Figures to make every time you run MCMC (following Hogg and Foreman-Mackey sect. 9)

  • Trace plots

    • The burn-in length can be seen; lets you identify problems with model or sampler; qualitative judge of convergence.

    • Use convergence diagnostic such as Gelman-Rubin.

  • Corner plots

    • If you have a \(D\)-dimensional parameter space, plot all \(D\) diagonal and all \({D\choose 2}\) joint histograms to show low-level covariances and non-linearities.

    • “… they are remarkable for locating expected and unexpected parameter relationships, and often invaluable for suggesting re-parameterizations and transformation that simplify your problem.”

  • Posterior predictive plots

    • Take \(K\) random samples from your chain, plot the prediction each sample makes for the data and over-plot the observed data.

    • “This plot gives a qualitative sense of how well the model fits the data and it can identify problems with sampling or convergence.”

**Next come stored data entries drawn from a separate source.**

<file path="src/hdl/gsd_pkg.sv">
`timescale 1ns / 1ps

package gsd_pkg;

  // Field widths fixed by the sample and result formats
  localparam int RATE_W       = 20;
  localparam int NUM_AXES     = 3;
  localparam int CFG_IDX_W    = 2;
  localparam int CFG_DATA_W   = 16;
  localparam int CFG_LEN_W    = 13;
  localparam int CFG_THR_W    = 16;

  // Register map
  localparam logic [CFG_IDX_W-1:0] CFG_WINDOW_LENGTH    = 2'd0;
  localparam logic [CFG_IDX_W-1:0] CFG_SPAN_THRESHOLD   = 2'd1;
  localparam logic [CFG_IDX_W-1:0] CFG_CALIBRATE_ENABLE = 2'd2;

  // Register reset values
  localparam logic [CFG_LEN_W-1:0] WINDOW_LENGTH_RST    = 13'd1000;
  localparam logic [CFG_THR_W-1:0] SPAN_THRESHOLD_RST   = 16'd0;
  localparam logic                 CALIBRATE_ENABLE_RST = 1'b1;

  // Per-axis span margins in whole deg/s (x, y, z)
  localparam int MARGIN_W = 3;
  localparam logic [MARGIN_W-1:0] AXIS_MARGIN [NUM_AXES] = '{3'd2, 3'd4, 3'd5};

  // Bias saturation limit
  localparam logic [RATE_W-1:0] RATE_MAX = 20'h7FFFF;

  typedef struct packed {
    logic signed [RATE_W-1:0] rate_x;
    logic signed [RATE_W-1:0] rate_y;
    logic signed [RATE_W-1:0] rate_z;
  } gsd_in_t;

  typedef struct packed {
    logic                     is_quiet;
    logic                     offsets_valid;
    logic signed [RATE_W-1:0] bias_x;
    logic signed [RATE_W-1:0] bias_y;
    logic signed [RATE_W-1:0] bias_z;
  } gsd_out_t;

  typedef struct packed {
    logic [CFG_LEN_W-1:0] window_length;
    logic [CFG_THR_W-1:0] span_threshold;
    logic                 calibrate_enable;
  } gsd_cfg_t;

  // Classification of a closed window, passed from front to back
  typedef struct packed {
    logic is_quiet;
    logic offsets_valid;
  } gsd_flags_t;

endpackage

</file>
<file path="src/hdl/gsd_job_queue.sv">
`timescale 1ns / 1ps

module gsd_job_queue #(
  parameter int WIDTH = 8,
  parameter int DEPTH = 2
) (
  input  logic             clk,
  input  logic             rst_n,
  input  logic             push,
  input  logic [WIDTH-1:0] din,
  output logic             full,
  input  logic             pop,
  output logic [WIDTH-1:0] dout,
  output logic             empty
);

  localparam int PW = (DEPTH > 1) ? $clog2(DEPTH) : 1;
  localparam int FW = $clog2(DEPTH + 1);

  logic [WIDTH-1:0] mem_r [DEPTH];
  logic [PW-1:0]    wr_ptr_r;
  logic [PW-1:0]    rd_ptr_r;
  logic [FW-1:0]    fill_r;
  logic             do_push;
  logic             do_pop;

  assign full    = (fill_r == FW'(DEPTH));
  assign empty   = (fill_r == '0);
  assign do_push = push & ~full;
  assign do_pop  = pop & ~empty;
  assign dout    = mem_r[rd_ptr_r];

  // Advance pointers and fill level
  always_ff @(posedge clk) begin
    if (!rst_n) begin
      wr_ptr_r <= '0;
      rd_ptr_r <= '0;
      fill_r   <= '0;
    end else begin
      if (do_push) begin
        wr_ptr_r <= (wr_ptr_r == PW'(DEPTH - 1)) ? '0 : wr_ptr_r + 1'b1;
      end
      if (do_pop) begin
        rd_ptr_r <= (rd_ptr_r == PW'(DEPTH - 1)) ? '0 : rd_ptr_r + 1'b1;
      end
      if (do_push && !do_pop) begin
        fill_r <= fill_r + 1'b1;
      end else if (do_pop && !do_push) begin
        fill_r <= fill_r - 1'b1;
      end
    end
  end

  // Hold stored items
  always_ff @(posedge clk) begin
    if (do_push) begin
      mem_r[wr_ptr_r] <= din;
    end
  end

  a_no_push_when_full: assert property (@(posedge clk) disable iff (!rst_n)
    push |-> !full)
    else $error("job queue overflow");

  a_no_pop_when_empty: assert property (@(posedge clk) disable iff (!rst_n)
    pop |-> !empty)
    else $error("job queue underflow");

endmodule

</file>
<file path="src/hdl/gsd_front.sv">
`timescale 1ns / 1ps

module gsd_front #(
  parameter int MAX_WINDOW = 4096,
  parameter int FRAC_BITS  = 8,
  parameter int SW         = 32,
  parameter int CW         = 13
) (
  input  logic                     clk,
  input  logic                     rst_n,
  input  gsd_pkg::gsd_cfg_t        cfg,
  input  logic                     in_push,
  input  gsd_pkg::gsd_in_t         in_item,
  output logic                     in_full,
  output logic                     job_push,
  input  logic                     job_full,
  output gsd_pkg::gsd_flags_t      job_flags,
  output logic signed [SW-1:0]     job_sum [gsd_pkg::NUM_AXES],
  output logic [CW-1:0]            job_count
);

  import gsd_pkg::*;

  localparam int LW   = (CW > CFG_LEN_W) ? CW : CFG_LEN_W;
  localparam int MW   = ((FRAC_BITS + MARGIN_W) > CFG_THR_W) ? (FRAC_BITS + MARGIN_W) : CFG_THR_W;
  localparam int CMPW = ((MW + 1) > (RATE_W + 1)) ? (MW + 1) : (RATE_W + 1);

  logic [CW-1:0]               count_r;
  logic                        close_r;
  logic signed [RATE_W-1:0]    high_r [NUM_AXES];
  logic signed [RATE_W-1:0]    low_r  [NUM_AXES];
  logic signed [SW-1:0]        sum_r  [NUM_AXES];

  logic signed [RATE_W-1:0]    rate     [NUM_AXES];
  logic signed [RATE_W-1:0]    high_nxt [NUM_AXES];
  logic signed [RATE_W-1:0]    low_nxt  [NUM_AXES];
  logic signed [SW-1:0]        sum_nxt  [NUM_AXES];
  logic [CW-1:0]               count_nxt;
  logic                        close_nxt;
  logic [LW-1:0]               len_req;
  logic [LW-1:0]               len_eff;
  logic                        accept;
  logic                        seed;
  logic [NUM_AXES-1:0]         axis_quiet;

  assign rate[0] = in_item.rate_x;
  assign rate[1] = in_item.rate_y;
  assign rate[2] = in_item.rate_z;

  // Stall while a closed window is handed on or the job queue is full
  assign in_full = close_r | job_full;
  assign accept  = in_push & ~in_full;
  assign seed    = (count_r == '0);

  // Clamp the window length to 1..MAX_WINDOW
  assign len_req = LW'(cfg.window_length);
  always_comb begin
    if (len_req == '0) begin
      len_eff = LW'(1);
    end else if (len_req > LW'(MAX_WINDOW)) begin
      len_eff = LW'(MAX_WINDOW);
    end else begin
      len_eff = len_req;
    end
  end

  assign count_nxt = count_r + 1'b1;
  assign close_nxt = (LW'(count_nxt) >= len_eff);

  // Track per-axis peaks and sum
  always_comb begin
    for (int a = 0; a < NUM_AXES; a++) begin
      high_nxt[a] = (seed || rate[a] > high_r[a]) ? rate[a] : high_r[a];
      low_nxt[a]  = (seed || rate[a] < low_r[a])  ? rate[a] : low_r[a];
      sum_nxt[a]  = (seed ? '0 : sum_r[a])
                  + signed'({{(SW - RATE_W){rate[a][RATE_W-1]}}, rate[a]});
    end
  end

  // Compare each span with threshold plus margin
  always_comb begin
    for (int a = 0; a < NUM_AXES; a++) begin
      logic signed [RATE_W:0] span;
      logic [CMPW-1:0]        limit;
      span  = {high_r[a][RATE_W-1], high_r[a]} - {low_r[a][RATE_W-1], low_r[a]};
      limit = CMPW'(cfg.span_threshold) + (CMPW'(AXIS_MARGIN[a]) << FRAC_BITS);
      axis_quiet[a] = (CMPW'($unsigned(span)) < limit);
    end
  end

  assign job_push                = close_r;
  assign job_flags.is_quiet      = &axis_quiet;
  assign job_flags.offsets_valid = (&axis_quiet) & cfg.calibrate_enable;
  assign job_sum                 = sum_r;
  assign job_count               = count_r;

  // Advance the sample count, mark the closing sample
  always_ff @(posedge clk) begin
    if (!rst_n) begin
      count_r <= '0;
      close_r <= 1'b0;
    end else if (close_r) begin
      count_r <= '0;
      close_r <= 1'b0;
    end else if (accept) begin
      count_r <= count_nxt;
      close_r <= close_nxt;
    end
  end

  // Hold accumulators
  always_ff @(posedge clk) begin
    if (accept) begin
      for (int a = 0; a < NUM_AXES; a++) begin
        high_r[a] <= high_nxt[a];
        low_r[a]  <= low_nxt[a];
        sum_r[a]  <= sum_nxt[a];
      end
    end
  end

  a_push_has_room: assert property (@(posedge clk) disable iff (!rst_n)
    close_r |-> !job_full)
    else $error("closed window pushed into a full queue");

  a_clear_after_close: assert property (@(posedge clk) disable iff (!rst_n)
    close_r |=> (count_r == '0) && !close_r)
    else $error("window not cleared after close");

  a_count_bounded: assert property (@(posedge clk) disable iff (!rst_n)
    close_r |-> (count_r != '0) && (LW'(count_r) <= LW'(MAX_WINDOW)))
    else $error("closed window with bad sample count");

endmodule

</file>
<file path="src/hdl/gsd_back.sv">
`timescale 1ns / 1ps

module gsd_back #(
  parameter int SW = 32,
  parameter int CW = 13
) (
  input  logic                     clk,
  input  logic                     rst_n,
  input  logic                     job_valid,
  output logic                     job_pop,
  input  gsd_pkg::gsd_flags_t      job_flags,
  input  logic signed [SW-1:0]     job_sum [gsd_pkg::NUM_AXES],
  input  logic [CW-1:0]            job_count,
  output logic                     out_empty,
  input  logic                     out_pop,
  output gsd_pkg::gsd_out_t        out_item
);

  import gsd_pkg::*;

  localparam int SCW = $clog2(SW);

  typedef enum logic [1:0] {
    ST_IDLE,
    ST_DIVIDE,
    ST_HOLD
  } state_t;

  state_t                    state_r;
  gsd_flags_t                flags_r;
  logic [NUM_AXES-1:0]       neg_r;
  logic [CW-1:0]             div_r;
  logic [CW-1:0]             rem_r [NUM_AXES];
  logic [SW-1:0]             quo_r [NUM_AXES];
  logic [SCW-1:0]            step_r;
  logic                      out_valid_r;
  gsd_out_t                  out_r;

  logic [CW-1:0]             rem_nxt [NUM_AXES];
  logic [SW-1:0]             quo_nxt [NUM_AXES];
  logic [SW-1:0]             mag     [NUM_AXES];
  logic signed [RATE_W-1:0]  bias    [NUM_AXES];
  gsd_out_t                  res;
  logic                      hand_over;

  assign job_pop   = (state_r == ST_IDLE) & job_valid;
  assign out_empty = ~out_valid_r;
  assign out_item  = out_r;

  // Load the result register once it is free or being popped
  assign hand_over = (state_r == ST_HOLD) & (~out_valid_r | out_pop);

  // Take the magnitude of each sum
  always_comb begin
    for (int a = 0; a < NUM_AXES; a++) begin
      mag[a] = job_sum[a][SW-1] ? $unsigned(-job_sum[a]) : $unsigned(job_sum[a]);
    end
  end

  // One restoring division step per lane
  always_comb begin
    for (int a = 0; a < NUM_AXES; a++) begin
      logic [CW:0] shifted;
      logic [CW:0] diff;
      logic        ge;
      shifted    = {rem_r[a], quo_r[a][SW-1]};
      diff       = shifted - {1'b0, div_r};
      ge         = (shifted >= {1'b0, div_r});
      rem_nxt[a] = ge ? diff[CW-1:0] : shifted[CW-1:0];
      quo_nxt[a] = {quo_r[a][SW-2:0], ge};
    end
  end

  // Negate the mean and saturate; zero bias without valid offsets
  always_comb begin
    for (int a = 0; a < NUM_AXES; a++) begin
      if (!flags_r.offsets_valid) begin
        bias[a] = '0;
      end else if (neg_r[a]) begin
        bias[a] = (quo_r[a] > SW'(RATE_MAX)) ? RATE_MAX : quo_r[a][RATE_W-1:0];
      end else begin
        bias[a] = RATE_W'(0) - quo_r[a][RATE_W-1:0];
      end
    end
  end

  assign res.is_quiet      = flags_r.is_quiet;
  assign res.offsets_valid = flags_r.offsets_valid;
  assign res.bias_x        = bias[0];
  assign res.bias_y        = bias[1];
  assign res.bias_z        = bias[2];

  // Sequence load, divide and hand-over
  always_ff @(posedge clk) begin
    if (!rst_n) begin
      state_r     <= ST_IDLE;
      out_valid_r <= 1'b0;
    end else begin
      if (hand_over) begin
        out_valid_r <= 1'b1;
      end else if (out_pop && out_valid_r) begin
        out_valid_r <= 1'b0;
      end
      unique case (state_r)
        ST_IDLE: begin
          if (job_valid) begin
            flags_r <= job_flags;
            div_r   <= job_count;
            step_r  <= SCW'(SW - 1);
            for (int a = 0; a < NUM_AXES; a++) begin
              neg_r[a] <= job_sum[a][SW-1];
              rem_r[a] <= '0;
              quo_r[a] <= mag[a];
            end
            state_r <= job_flags.offsets_valid ? ST_DIVIDE : ST_HOLD;
          end
        end
        ST_DIVIDE: begin
          for (int a = 0; a < NUM_AXES; a++) begin
            rem_r[a] <= rem_nxt[a];
            quo_r[a] <= quo_nxt[a];
          end
          if (step_r == '0) begin
            state_r <= ST_HOLD;
          end else begin
            step_r <= step_r - 1'b1;
          end
        end
        ST_HOLD: begin
          if (hand_over) begin
            out_r   <= res;
            state_r <= ST_IDLE;
          end
        end
        default: begin
          state_r <= ST_IDLE;
        end
      endcase
    end
  end

  a_divisor_nonzero: assert property (@(posedge clk) disable iff (!rst_n)
    (state_r == ST_DIVIDE) |-> (div_r != '0))
    else $error("division by zero sample count");

  a_bias_zero_without_offsets: assert property (@(posedge clk) disable iff (!rst_n)
    (out_valid_r && !out_r.offsets_valid)
      |-> (out_r.bias_x == '0) && (out_r.bias_y == '0) && (out_r.bias_z == '0))
    else $error("bias reported without valid offsets");

  a_offsets_need_quiet: assert property (@(posedge clk) disable iff (!rst_n)
    out_valid_r |-> (out_r.is_quiet || !out_r.offsets_valid))
    else $error("offsets flagged on a noisy window");

endmodule

</file>
<file path="src/hdl/gyro_stillness_detector_top.sv">
`timescale 1ns / 1ps

// Gyro stillness detector. Each item is one three-axis gyro sample in signed
// fixed point; a window of window_length samples (0 acts as 1, values above
// MAX_WINDOW act as MAX_WINDOW) produces one result item telling whether
// every axis span stayed under span_threshold plus 2.0/4.0/5.0 deg/s, and,
// with calibration on and a quiet window, the negated window mean per axis
// as a bias offset. Samples are taken while no closed window is being
// handed on and the job queue has room; the sample that closes a window
// stalls the input while the window is classified and queued. The queued
// window then goes through a bit-serial divider with one lane per axis,
// after a load step and before a hand-over step; the division is skipped
// when no offsets are produced. A two-entry job queue sits between the
// sample side and the divider, so samples keep flowing while a division
// runs; with one-sample windows the divider sets the sustained rate.

module gyro_stillness_detector_top #(
  parameter int MAX_WINDOW = 4096,
  parameter int FRAC_BITS  = 8
) (
  input  logic                              clk,
  input  logic                              rst_n,
  input  logic                              in_push,
  input  gsd_pkg::gsd_in_t                  in_item,
  output logic                              in_full,
  output logic                              out_empty,
  input  logic                              out_pop,
  output gsd_pkg::gsd_out_t                 out_item,
  input  logic                              cfg_valid,
  output logic                              cfg_ready,
  input  logic [gsd_pkg::CFG_IDX_W-1:0]     cfg_index,
  input  logic [gsd_pkg::CFG_DATA_W-1:0]    cfg_data
);

  import gsd_pkg::*;

  localparam int CW       = $clog2(MAX_WINDOW + 1);
  localparam int SW       = RATE_W + $clog2(MAX_WINDOW);
  localparam int FLAGS_W  = $bits(gsd_flags_t);
  localparam int JW       = FLAGS_W + NUM_AXES * SW + CW;
  localparam int Q_DEPTH  = 2;

  logic [CFG_LEN_W-1:0]  window_length_r;
  logic [CFG_THR_W-1:0]  span_threshold_r;
  logic                  calibrate_enable_r;
  gsd_cfg_t              cfg;

  logic                  front_push;
  gsd_flags_t            front_flags;
  logic signed [SW-1:0]  front_sum [NUM_AXES];
  logic [CW-1:0]         front_count;

  logic                  q_full;
  logic                  q_empty;
  logic                  q_pop;
  logic [JW-1:0]         q_din;
  logic [JW-1:0]         q_dout;
  gsd_flags_t            q_flags;
  logic signed [SW-1:0]  q_sum [NUM_AXES];
  logic [CW-1:0]         q_count;

  // Configuration registers
  assign cfg_ready = 1'b1;

  always_ff @(posedge clk) begin
    if (!rst_n) begin
      window_length_r    <= WINDOW_LENGTH_RST;
      span_threshold_r   <= SPAN_THRESHOLD_RST;
      calibrate_enable_r <= CALIBRATE_ENABLE_RST;
    end else if (cfg_valid) begin
      unique case (cfg_index)
        CFG_WINDOW_LENGTH:    window_length_r    <= cfg_data[CFG_LEN_W-1:0];
        CFG_SPAN_THRESHOLD:   span_threshold_r   <= cfg_data[CFG_THR_W-1:0];
        CFG_CALIBRATE_ENABLE: calibrate_enable_r <= cfg_data[0];
        default: ;
      endcase
    end
  end

  assign cfg.window_length    = window_length_r;
  assign cfg.span_threshold   = span_threshold_r;
  assign cfg.calibrate_enable = calibrate_enable_r;

  gsd_front #(
    .MAX_WINDOW (MAX_WINDOW),
    .FRAC_BITS  (FRAC_BITS),
    .SW         (SW),
    .CW         (CW)
  ) u_front (
    .clk        (clk),
    .rst_n      (rst_n),
    .cfg        (cfg),
    .in_push    (in_push),
    .in_item    (in_item),
    .in_full    (in_full),
    .job_push   (front_push),
    .job_full   (q_full),
    .job_flags  (front_flags),
    .job_sum    (front_sum),
    .job_count  (front_count)
  );

  // Pack a closed window for the queue
  assign q_din = {front_flags, front_sum[2], front_sum[1], front_sum[0], front_count};
  assign {q_flags, q_sum[2], q_sum[1], q_sum[0], q_count} = q_dout;

  gsd_job_queue #(
    .WIDTH (JW),
    .DEPTH (Q_DEPTH)
  ) u_queue (
    .clk   (clk),
    .rst_n (rst_n),
    .push  (front_push),
    .din   (q_din),
    .full  (q_full),
    .pop   (q_pop),
    .dout  (q_dout),
    .empty (q_empty)
  );

  gsd_back #(
    .SW (SW),
    .CW (CW)
  ) u_back (
    .clk        (clk),
    .rst_n      (rst_n),
    .job_valid  (~q_empty),
    .job_pop    (q_pop),
    .job_flags  (q_flags),
    .job_sum    (q_sum),
    .job_count  (q_count),
    .out_empty  (out_empty),
    .out_pop    (out_pop),
    .out_item   (out_item)
  );

endmodule
</file>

Sampling from correlated distributions#

If our posterior has projections that are slanted, indicating correlations, and we are doing Metropolis-Hastings (MH) sampling, how do we decide on a step size? The problem is that we want to step differently in different directions: a long enough step size to explore the long axis will lead to many rejections in the orthogonal direction. So we do not want an isotropic step proposal!

If we propose steps by

\[ p(\xvec) = \frac{1}{\sqrt{(2\pi)^N |\Sigma|}} e^{-\xvec^{\intercal}\cdot \Sigma^{-1} \cdot \xvec} , \]

then we don’t need to take \(\Sigma \propto \sigma^2 \mathbb{1}_N\)!

  • We have \(N(N-1)\) parameters to “tune” to reduce the correlation time.

  • However, this is increasingly difficult as \(N\) increases.

One improvement is to do a linear transformation of \(\thetavec \longrightarrow \thetavec' = A\thetavec + B\) such that \(\thetavec'\) is uncorrelated with similar \(\sigma_i\)’s in each direction. Thus effectively to rotate the slanted ellipse.

Or one could use an “affine invariant” sampler such as emcee. An affine transformation is an invertible mapping from \(\mathbb{R}^N \rightarrow \mathbb{R}^N\), namely \(\yvec = A\xvec + B\), which is a combination of stretching, rotation, and translation. “Affine invariant” means that the sampler performs equally well on all affine tranformations of a distribution. So emcee figures out how to make optimal steps. It does this by using the many walkers at time \(t\), which have sampled the space, to construct an appropriate affine compatible update step for \(t+1\). This is one reason to make sure there are plenty of walkers.